WHAT THE EXERCISE ASKS: From the top of the records below, return each line exactly, ending with the line that contains "asynchronous active-high reset".

RECORDS SUPPLIED:
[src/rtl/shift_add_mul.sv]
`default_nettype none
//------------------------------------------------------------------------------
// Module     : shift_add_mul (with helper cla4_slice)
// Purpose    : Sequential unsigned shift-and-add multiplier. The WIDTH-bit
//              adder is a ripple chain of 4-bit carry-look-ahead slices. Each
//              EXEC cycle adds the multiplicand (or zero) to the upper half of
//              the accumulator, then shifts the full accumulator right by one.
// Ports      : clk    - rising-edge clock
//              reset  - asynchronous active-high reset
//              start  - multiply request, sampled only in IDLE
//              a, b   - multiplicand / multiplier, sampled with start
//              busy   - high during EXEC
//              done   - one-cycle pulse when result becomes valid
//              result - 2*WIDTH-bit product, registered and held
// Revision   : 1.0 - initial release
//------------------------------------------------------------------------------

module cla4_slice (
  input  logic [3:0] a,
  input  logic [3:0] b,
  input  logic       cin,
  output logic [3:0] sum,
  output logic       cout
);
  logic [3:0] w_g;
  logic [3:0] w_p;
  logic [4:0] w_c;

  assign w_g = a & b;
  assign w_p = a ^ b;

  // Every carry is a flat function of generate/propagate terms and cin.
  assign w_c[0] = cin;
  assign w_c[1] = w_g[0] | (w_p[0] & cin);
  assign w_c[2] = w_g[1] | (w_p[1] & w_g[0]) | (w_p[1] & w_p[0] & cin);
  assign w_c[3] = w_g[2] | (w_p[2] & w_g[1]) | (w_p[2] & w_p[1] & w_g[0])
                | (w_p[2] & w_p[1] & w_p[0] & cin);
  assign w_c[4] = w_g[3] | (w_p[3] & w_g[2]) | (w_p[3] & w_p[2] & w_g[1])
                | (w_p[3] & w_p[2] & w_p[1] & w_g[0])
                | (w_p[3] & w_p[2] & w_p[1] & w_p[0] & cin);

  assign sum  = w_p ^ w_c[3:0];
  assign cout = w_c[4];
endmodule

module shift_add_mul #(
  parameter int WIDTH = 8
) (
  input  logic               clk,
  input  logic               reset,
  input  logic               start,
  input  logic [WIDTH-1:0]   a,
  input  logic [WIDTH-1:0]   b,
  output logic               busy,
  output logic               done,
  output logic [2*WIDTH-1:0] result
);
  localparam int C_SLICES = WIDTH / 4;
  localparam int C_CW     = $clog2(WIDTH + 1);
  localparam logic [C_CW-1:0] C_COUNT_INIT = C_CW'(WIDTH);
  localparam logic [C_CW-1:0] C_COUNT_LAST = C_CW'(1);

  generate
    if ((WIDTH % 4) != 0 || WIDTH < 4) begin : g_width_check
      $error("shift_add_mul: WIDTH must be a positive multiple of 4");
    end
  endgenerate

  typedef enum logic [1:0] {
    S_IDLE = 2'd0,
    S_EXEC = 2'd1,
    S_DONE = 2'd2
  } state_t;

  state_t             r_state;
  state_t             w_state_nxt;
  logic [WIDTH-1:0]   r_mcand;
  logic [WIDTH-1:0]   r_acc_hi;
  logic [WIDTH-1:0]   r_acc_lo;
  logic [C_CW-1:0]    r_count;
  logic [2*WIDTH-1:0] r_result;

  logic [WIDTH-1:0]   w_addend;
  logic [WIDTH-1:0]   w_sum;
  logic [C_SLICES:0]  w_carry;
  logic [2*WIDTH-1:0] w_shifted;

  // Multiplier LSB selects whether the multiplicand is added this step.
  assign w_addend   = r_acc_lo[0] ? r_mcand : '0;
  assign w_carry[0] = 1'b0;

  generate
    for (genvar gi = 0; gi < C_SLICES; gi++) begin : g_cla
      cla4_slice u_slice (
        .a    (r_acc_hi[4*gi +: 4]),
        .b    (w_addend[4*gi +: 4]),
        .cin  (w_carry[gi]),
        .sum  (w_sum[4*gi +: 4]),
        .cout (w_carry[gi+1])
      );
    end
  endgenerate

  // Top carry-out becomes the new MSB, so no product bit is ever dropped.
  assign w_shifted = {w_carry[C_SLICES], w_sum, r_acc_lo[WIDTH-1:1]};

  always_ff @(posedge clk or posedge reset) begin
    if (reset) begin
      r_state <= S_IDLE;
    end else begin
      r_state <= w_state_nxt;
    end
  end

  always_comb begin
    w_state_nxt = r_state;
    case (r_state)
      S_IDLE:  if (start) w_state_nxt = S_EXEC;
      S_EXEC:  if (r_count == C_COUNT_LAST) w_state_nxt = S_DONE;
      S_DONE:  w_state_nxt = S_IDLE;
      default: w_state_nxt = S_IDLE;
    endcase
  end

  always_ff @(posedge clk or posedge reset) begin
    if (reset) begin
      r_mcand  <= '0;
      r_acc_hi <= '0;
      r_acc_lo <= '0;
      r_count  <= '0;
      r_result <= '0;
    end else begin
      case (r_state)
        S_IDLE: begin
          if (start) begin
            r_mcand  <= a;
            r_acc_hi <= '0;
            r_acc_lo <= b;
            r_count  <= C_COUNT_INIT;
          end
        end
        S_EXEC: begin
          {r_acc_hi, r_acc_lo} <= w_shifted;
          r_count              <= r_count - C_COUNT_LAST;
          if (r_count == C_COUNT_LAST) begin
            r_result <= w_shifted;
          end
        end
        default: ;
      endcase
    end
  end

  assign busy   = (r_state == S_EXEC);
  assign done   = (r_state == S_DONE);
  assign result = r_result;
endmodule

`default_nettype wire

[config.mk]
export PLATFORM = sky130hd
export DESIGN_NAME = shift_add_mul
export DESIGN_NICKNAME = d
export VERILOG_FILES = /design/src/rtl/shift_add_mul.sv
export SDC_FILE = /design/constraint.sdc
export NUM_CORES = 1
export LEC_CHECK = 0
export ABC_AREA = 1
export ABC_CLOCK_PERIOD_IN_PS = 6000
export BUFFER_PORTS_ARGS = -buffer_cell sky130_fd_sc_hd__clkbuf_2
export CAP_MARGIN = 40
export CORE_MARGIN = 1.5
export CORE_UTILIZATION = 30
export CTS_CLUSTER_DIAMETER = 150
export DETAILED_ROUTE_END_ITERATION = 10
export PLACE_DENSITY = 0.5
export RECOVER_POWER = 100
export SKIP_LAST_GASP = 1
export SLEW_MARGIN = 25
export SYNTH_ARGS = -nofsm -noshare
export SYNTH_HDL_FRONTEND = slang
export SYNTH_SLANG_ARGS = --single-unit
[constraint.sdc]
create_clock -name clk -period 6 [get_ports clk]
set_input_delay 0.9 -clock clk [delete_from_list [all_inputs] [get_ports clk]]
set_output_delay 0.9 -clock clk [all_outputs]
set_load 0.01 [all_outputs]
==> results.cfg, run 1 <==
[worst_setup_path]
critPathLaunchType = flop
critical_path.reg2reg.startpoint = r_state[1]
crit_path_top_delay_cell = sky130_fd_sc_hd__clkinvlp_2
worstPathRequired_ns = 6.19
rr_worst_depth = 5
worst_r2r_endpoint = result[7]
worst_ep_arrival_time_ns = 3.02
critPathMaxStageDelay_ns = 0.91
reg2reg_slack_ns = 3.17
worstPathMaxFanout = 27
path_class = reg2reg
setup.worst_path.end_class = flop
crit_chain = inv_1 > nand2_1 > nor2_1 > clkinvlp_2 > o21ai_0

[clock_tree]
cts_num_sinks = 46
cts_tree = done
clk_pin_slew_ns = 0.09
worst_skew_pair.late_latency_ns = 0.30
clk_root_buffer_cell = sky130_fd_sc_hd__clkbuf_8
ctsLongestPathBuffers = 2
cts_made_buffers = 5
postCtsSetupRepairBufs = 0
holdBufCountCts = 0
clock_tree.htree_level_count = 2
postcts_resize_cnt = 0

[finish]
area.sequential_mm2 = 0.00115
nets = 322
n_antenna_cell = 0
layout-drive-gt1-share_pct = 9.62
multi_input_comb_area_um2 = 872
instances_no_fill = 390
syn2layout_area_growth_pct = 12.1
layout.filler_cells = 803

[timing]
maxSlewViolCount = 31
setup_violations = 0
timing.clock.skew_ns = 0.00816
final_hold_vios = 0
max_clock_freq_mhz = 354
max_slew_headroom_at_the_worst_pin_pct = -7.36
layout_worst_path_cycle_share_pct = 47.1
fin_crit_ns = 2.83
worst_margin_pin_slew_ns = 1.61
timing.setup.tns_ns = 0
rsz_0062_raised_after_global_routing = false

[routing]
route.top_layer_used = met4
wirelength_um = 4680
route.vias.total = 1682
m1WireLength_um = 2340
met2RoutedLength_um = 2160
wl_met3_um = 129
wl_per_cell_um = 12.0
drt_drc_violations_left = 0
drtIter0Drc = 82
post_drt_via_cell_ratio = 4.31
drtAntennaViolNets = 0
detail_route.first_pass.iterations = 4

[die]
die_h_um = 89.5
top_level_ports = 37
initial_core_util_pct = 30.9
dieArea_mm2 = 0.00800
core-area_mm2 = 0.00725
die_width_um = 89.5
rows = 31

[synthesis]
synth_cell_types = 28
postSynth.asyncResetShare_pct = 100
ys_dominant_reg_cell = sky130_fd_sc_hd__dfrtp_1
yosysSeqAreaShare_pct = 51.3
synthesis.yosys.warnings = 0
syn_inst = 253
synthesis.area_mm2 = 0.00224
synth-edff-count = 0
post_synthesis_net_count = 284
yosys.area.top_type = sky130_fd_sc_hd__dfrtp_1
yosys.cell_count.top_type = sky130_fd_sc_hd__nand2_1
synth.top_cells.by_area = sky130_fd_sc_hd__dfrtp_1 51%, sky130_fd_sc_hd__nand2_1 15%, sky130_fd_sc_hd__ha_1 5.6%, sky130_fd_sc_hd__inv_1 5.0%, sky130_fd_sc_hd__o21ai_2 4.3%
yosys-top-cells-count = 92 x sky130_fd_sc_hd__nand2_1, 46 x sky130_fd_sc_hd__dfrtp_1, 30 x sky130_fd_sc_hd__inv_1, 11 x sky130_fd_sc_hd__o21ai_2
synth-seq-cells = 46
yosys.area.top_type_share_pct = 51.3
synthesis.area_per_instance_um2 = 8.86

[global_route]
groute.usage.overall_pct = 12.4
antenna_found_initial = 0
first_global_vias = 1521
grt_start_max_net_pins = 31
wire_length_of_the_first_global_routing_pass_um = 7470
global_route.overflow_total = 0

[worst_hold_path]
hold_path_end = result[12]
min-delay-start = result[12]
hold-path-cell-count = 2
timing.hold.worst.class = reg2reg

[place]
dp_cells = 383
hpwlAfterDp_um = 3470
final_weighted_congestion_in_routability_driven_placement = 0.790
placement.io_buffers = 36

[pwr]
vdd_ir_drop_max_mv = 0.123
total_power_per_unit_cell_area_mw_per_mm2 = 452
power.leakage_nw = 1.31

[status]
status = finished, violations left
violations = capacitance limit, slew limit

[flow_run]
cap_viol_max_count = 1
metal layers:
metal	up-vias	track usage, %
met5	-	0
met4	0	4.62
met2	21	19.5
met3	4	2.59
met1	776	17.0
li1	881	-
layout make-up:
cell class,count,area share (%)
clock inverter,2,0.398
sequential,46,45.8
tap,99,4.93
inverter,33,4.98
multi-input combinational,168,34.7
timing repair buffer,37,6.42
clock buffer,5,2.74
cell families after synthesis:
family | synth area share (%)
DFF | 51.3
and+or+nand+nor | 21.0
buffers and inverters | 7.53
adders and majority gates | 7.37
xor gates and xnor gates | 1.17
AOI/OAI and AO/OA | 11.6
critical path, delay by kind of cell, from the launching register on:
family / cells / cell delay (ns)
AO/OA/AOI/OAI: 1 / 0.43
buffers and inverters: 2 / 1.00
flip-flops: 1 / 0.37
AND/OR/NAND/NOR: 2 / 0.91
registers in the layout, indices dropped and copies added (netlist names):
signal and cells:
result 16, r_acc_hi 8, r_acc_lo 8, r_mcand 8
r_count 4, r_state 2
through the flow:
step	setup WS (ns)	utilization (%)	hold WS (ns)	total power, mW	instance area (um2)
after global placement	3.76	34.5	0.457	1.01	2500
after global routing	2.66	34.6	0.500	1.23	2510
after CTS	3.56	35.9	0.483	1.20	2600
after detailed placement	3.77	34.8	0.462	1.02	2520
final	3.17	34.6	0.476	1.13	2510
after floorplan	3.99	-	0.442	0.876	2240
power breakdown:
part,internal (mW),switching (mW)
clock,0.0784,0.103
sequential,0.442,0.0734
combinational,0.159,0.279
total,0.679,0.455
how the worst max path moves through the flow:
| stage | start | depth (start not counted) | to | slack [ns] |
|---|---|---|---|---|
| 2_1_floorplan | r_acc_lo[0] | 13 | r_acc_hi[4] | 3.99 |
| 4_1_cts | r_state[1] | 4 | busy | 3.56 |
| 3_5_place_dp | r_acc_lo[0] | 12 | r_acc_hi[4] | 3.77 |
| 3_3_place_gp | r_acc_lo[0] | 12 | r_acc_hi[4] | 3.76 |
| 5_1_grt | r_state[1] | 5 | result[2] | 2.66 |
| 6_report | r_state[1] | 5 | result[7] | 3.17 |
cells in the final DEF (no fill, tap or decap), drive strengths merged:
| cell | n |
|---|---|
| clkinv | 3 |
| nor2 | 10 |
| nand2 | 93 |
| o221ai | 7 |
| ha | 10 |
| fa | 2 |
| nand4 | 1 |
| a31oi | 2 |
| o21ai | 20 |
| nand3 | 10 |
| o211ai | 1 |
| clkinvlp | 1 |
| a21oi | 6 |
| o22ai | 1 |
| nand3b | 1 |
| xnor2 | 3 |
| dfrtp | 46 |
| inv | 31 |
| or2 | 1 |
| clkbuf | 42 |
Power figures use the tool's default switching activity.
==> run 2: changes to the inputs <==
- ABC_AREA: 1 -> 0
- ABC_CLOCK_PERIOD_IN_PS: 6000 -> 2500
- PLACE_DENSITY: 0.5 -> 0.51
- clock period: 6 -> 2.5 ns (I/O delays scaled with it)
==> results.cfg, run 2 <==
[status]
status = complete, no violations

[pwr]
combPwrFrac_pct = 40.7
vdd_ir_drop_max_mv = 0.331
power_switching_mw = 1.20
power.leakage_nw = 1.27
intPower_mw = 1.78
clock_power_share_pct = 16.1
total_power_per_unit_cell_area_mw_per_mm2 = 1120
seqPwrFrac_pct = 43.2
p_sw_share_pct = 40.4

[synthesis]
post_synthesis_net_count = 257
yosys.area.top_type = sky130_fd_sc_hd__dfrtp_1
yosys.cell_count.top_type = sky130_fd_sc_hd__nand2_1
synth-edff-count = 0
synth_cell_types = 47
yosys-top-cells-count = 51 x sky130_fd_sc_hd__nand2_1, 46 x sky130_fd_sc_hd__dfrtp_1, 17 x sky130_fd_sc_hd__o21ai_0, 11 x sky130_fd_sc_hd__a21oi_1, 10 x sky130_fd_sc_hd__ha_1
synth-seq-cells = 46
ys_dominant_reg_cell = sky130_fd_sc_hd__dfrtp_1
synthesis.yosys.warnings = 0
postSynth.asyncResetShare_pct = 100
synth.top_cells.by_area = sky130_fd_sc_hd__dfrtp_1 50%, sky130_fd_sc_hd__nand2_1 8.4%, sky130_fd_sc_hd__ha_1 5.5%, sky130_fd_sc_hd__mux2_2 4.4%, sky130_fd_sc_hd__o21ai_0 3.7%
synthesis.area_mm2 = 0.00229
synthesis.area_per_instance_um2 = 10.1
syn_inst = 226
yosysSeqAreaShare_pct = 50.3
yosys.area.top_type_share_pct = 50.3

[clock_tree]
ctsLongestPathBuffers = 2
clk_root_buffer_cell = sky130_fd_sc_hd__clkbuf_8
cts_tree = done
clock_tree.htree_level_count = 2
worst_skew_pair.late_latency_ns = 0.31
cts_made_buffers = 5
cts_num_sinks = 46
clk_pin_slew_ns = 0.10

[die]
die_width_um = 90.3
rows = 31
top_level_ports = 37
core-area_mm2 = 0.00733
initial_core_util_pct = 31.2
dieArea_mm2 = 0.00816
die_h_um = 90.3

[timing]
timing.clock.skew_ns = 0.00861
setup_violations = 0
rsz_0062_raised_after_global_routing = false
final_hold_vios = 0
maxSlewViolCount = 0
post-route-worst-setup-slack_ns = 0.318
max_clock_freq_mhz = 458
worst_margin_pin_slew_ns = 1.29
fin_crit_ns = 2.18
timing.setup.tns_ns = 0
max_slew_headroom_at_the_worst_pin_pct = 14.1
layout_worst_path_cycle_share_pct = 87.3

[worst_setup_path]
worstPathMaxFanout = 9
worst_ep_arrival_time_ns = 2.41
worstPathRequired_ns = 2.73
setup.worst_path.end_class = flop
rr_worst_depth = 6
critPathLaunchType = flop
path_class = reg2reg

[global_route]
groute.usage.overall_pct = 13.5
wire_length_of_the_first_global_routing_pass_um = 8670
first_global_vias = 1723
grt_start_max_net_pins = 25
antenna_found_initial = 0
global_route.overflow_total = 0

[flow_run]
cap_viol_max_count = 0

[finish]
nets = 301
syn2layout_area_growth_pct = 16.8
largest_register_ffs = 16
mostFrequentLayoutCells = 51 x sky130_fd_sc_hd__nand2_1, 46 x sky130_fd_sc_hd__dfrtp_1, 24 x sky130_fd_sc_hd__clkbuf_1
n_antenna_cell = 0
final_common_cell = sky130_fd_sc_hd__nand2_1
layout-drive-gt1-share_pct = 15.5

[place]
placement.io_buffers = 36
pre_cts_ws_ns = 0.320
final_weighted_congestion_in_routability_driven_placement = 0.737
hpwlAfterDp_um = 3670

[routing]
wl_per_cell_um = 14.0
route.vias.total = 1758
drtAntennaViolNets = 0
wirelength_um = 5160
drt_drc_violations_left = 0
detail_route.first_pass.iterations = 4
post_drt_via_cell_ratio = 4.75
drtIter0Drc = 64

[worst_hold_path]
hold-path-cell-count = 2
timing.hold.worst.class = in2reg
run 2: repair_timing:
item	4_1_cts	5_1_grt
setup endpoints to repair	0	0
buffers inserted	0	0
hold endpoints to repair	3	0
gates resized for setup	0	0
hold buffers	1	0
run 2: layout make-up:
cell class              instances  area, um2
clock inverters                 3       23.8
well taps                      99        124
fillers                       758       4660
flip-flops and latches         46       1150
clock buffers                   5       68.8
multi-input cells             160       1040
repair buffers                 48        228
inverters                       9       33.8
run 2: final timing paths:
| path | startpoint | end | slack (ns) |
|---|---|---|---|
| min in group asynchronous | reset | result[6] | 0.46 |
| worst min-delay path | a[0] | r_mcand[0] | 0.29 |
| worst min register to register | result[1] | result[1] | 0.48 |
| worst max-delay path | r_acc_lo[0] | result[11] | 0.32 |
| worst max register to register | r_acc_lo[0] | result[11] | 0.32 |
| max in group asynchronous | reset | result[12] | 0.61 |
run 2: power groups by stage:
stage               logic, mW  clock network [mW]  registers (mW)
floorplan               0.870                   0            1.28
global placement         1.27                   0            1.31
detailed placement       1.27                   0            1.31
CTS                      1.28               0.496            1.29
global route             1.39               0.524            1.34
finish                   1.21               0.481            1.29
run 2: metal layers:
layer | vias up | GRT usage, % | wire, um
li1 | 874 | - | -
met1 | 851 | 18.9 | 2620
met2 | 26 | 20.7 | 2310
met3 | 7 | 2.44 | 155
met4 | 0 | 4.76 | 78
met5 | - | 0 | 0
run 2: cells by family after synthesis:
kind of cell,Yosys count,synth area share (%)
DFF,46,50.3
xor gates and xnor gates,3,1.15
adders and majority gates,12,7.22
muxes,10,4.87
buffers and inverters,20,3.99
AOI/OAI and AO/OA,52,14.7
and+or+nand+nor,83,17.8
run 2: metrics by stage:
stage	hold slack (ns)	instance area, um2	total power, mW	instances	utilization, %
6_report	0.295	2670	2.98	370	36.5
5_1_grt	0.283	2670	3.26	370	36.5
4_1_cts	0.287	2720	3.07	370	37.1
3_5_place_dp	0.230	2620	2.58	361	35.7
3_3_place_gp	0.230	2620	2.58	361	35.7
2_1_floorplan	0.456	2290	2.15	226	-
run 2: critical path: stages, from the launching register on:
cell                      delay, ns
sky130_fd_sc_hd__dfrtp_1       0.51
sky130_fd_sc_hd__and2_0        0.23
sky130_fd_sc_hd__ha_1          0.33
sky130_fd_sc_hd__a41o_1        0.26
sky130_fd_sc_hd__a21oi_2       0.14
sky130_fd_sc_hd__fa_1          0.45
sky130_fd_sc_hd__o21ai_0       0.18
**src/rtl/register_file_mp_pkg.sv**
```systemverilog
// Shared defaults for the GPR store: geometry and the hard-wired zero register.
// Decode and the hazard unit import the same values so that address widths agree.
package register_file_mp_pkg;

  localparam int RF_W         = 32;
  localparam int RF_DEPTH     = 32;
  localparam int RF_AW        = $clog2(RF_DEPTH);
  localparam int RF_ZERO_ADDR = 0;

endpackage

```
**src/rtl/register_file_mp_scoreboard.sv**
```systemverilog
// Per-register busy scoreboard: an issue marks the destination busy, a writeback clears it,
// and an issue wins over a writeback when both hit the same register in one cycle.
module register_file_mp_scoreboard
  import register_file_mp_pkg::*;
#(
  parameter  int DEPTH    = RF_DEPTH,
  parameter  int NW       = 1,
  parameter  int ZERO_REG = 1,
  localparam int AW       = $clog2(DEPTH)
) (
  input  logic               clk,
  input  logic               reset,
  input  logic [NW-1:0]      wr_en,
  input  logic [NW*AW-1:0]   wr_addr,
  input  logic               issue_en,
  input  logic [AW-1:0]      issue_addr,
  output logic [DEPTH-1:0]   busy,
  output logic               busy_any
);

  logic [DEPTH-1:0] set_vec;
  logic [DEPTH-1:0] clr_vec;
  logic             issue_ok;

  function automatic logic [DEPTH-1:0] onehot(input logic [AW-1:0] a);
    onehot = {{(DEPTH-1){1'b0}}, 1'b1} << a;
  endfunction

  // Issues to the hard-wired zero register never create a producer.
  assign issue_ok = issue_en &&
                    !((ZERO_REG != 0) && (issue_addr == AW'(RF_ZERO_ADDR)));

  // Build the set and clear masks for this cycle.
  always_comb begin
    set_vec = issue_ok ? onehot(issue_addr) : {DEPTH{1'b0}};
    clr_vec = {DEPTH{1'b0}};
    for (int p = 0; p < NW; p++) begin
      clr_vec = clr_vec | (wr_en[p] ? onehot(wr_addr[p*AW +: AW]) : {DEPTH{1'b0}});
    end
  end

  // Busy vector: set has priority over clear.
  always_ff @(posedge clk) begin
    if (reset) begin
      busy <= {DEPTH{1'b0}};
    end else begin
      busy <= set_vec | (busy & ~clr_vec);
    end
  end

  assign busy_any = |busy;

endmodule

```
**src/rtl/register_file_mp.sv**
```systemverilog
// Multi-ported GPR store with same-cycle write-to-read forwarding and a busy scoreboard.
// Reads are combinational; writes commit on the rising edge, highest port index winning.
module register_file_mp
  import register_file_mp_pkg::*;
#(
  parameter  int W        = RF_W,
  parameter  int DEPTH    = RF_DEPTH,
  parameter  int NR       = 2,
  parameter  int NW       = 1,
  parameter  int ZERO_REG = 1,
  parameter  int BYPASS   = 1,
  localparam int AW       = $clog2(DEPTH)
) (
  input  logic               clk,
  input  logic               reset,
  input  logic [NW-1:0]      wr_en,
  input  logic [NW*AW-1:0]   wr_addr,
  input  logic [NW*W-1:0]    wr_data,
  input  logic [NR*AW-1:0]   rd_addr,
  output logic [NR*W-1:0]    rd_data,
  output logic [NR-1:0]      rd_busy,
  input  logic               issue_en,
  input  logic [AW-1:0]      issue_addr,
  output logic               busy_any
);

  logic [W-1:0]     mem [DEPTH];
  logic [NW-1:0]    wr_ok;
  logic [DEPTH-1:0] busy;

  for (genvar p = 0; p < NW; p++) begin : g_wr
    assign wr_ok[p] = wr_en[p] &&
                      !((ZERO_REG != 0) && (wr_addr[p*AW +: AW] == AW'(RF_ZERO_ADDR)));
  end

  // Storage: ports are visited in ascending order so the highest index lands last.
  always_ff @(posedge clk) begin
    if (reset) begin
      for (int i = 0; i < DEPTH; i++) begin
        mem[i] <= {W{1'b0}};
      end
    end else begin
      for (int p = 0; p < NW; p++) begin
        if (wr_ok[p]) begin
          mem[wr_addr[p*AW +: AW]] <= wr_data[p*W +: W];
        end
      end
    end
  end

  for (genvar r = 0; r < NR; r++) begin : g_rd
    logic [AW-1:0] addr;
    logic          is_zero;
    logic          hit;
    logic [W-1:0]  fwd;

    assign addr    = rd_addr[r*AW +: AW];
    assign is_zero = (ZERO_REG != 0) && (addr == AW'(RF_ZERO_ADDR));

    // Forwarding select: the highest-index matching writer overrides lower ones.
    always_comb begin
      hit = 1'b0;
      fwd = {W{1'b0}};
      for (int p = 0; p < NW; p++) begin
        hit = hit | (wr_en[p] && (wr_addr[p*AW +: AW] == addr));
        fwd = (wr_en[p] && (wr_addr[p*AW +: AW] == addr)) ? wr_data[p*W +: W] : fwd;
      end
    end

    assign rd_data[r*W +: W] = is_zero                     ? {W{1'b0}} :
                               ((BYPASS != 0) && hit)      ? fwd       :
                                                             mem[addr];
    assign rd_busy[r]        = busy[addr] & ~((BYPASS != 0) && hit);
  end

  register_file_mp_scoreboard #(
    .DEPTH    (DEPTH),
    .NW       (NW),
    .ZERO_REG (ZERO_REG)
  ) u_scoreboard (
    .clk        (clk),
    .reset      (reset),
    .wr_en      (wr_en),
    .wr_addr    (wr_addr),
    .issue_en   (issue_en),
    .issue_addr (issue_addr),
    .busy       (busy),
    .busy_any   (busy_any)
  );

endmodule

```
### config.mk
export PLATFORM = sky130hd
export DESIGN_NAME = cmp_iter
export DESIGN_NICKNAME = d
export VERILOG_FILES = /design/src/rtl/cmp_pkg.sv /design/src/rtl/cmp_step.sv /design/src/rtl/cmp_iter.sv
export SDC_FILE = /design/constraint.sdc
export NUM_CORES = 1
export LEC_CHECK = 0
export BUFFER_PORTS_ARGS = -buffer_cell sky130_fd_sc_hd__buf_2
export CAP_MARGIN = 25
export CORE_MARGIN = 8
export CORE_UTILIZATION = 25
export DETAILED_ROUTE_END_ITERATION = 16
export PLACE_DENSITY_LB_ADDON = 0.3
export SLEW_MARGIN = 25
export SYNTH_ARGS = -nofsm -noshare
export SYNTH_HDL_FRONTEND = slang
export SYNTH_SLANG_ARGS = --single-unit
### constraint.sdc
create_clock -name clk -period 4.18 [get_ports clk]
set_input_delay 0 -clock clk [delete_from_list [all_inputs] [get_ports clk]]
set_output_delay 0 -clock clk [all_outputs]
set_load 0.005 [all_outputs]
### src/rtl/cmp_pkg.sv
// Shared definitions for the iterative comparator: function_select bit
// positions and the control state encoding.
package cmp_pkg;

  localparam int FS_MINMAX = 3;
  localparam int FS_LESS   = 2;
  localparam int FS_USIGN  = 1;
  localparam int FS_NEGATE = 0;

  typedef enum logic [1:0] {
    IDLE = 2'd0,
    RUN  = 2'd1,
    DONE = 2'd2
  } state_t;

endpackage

RESPONSE TO THE EXERCISE:
[src/rtl/shift_add_mul.sv]
`default_nettype none
//------------------------------------------------------------------------------
// Module     : shift_add_mul (with helper cla4_slice)
// Purpose    : Sequential unsigned shift-and-add multiplier. The WIDTH-bit
//              adder is a ripple chain of 4-bit carry-look-ahead slices. Each
//              EXEC cycle adds the multiplicand (or zero) to the upper half of
//              the accumulator, then shifts the full accumulator right by one.
// Ports      : clk    - rising-edge clock
//              reset  - asynchronous active-high reset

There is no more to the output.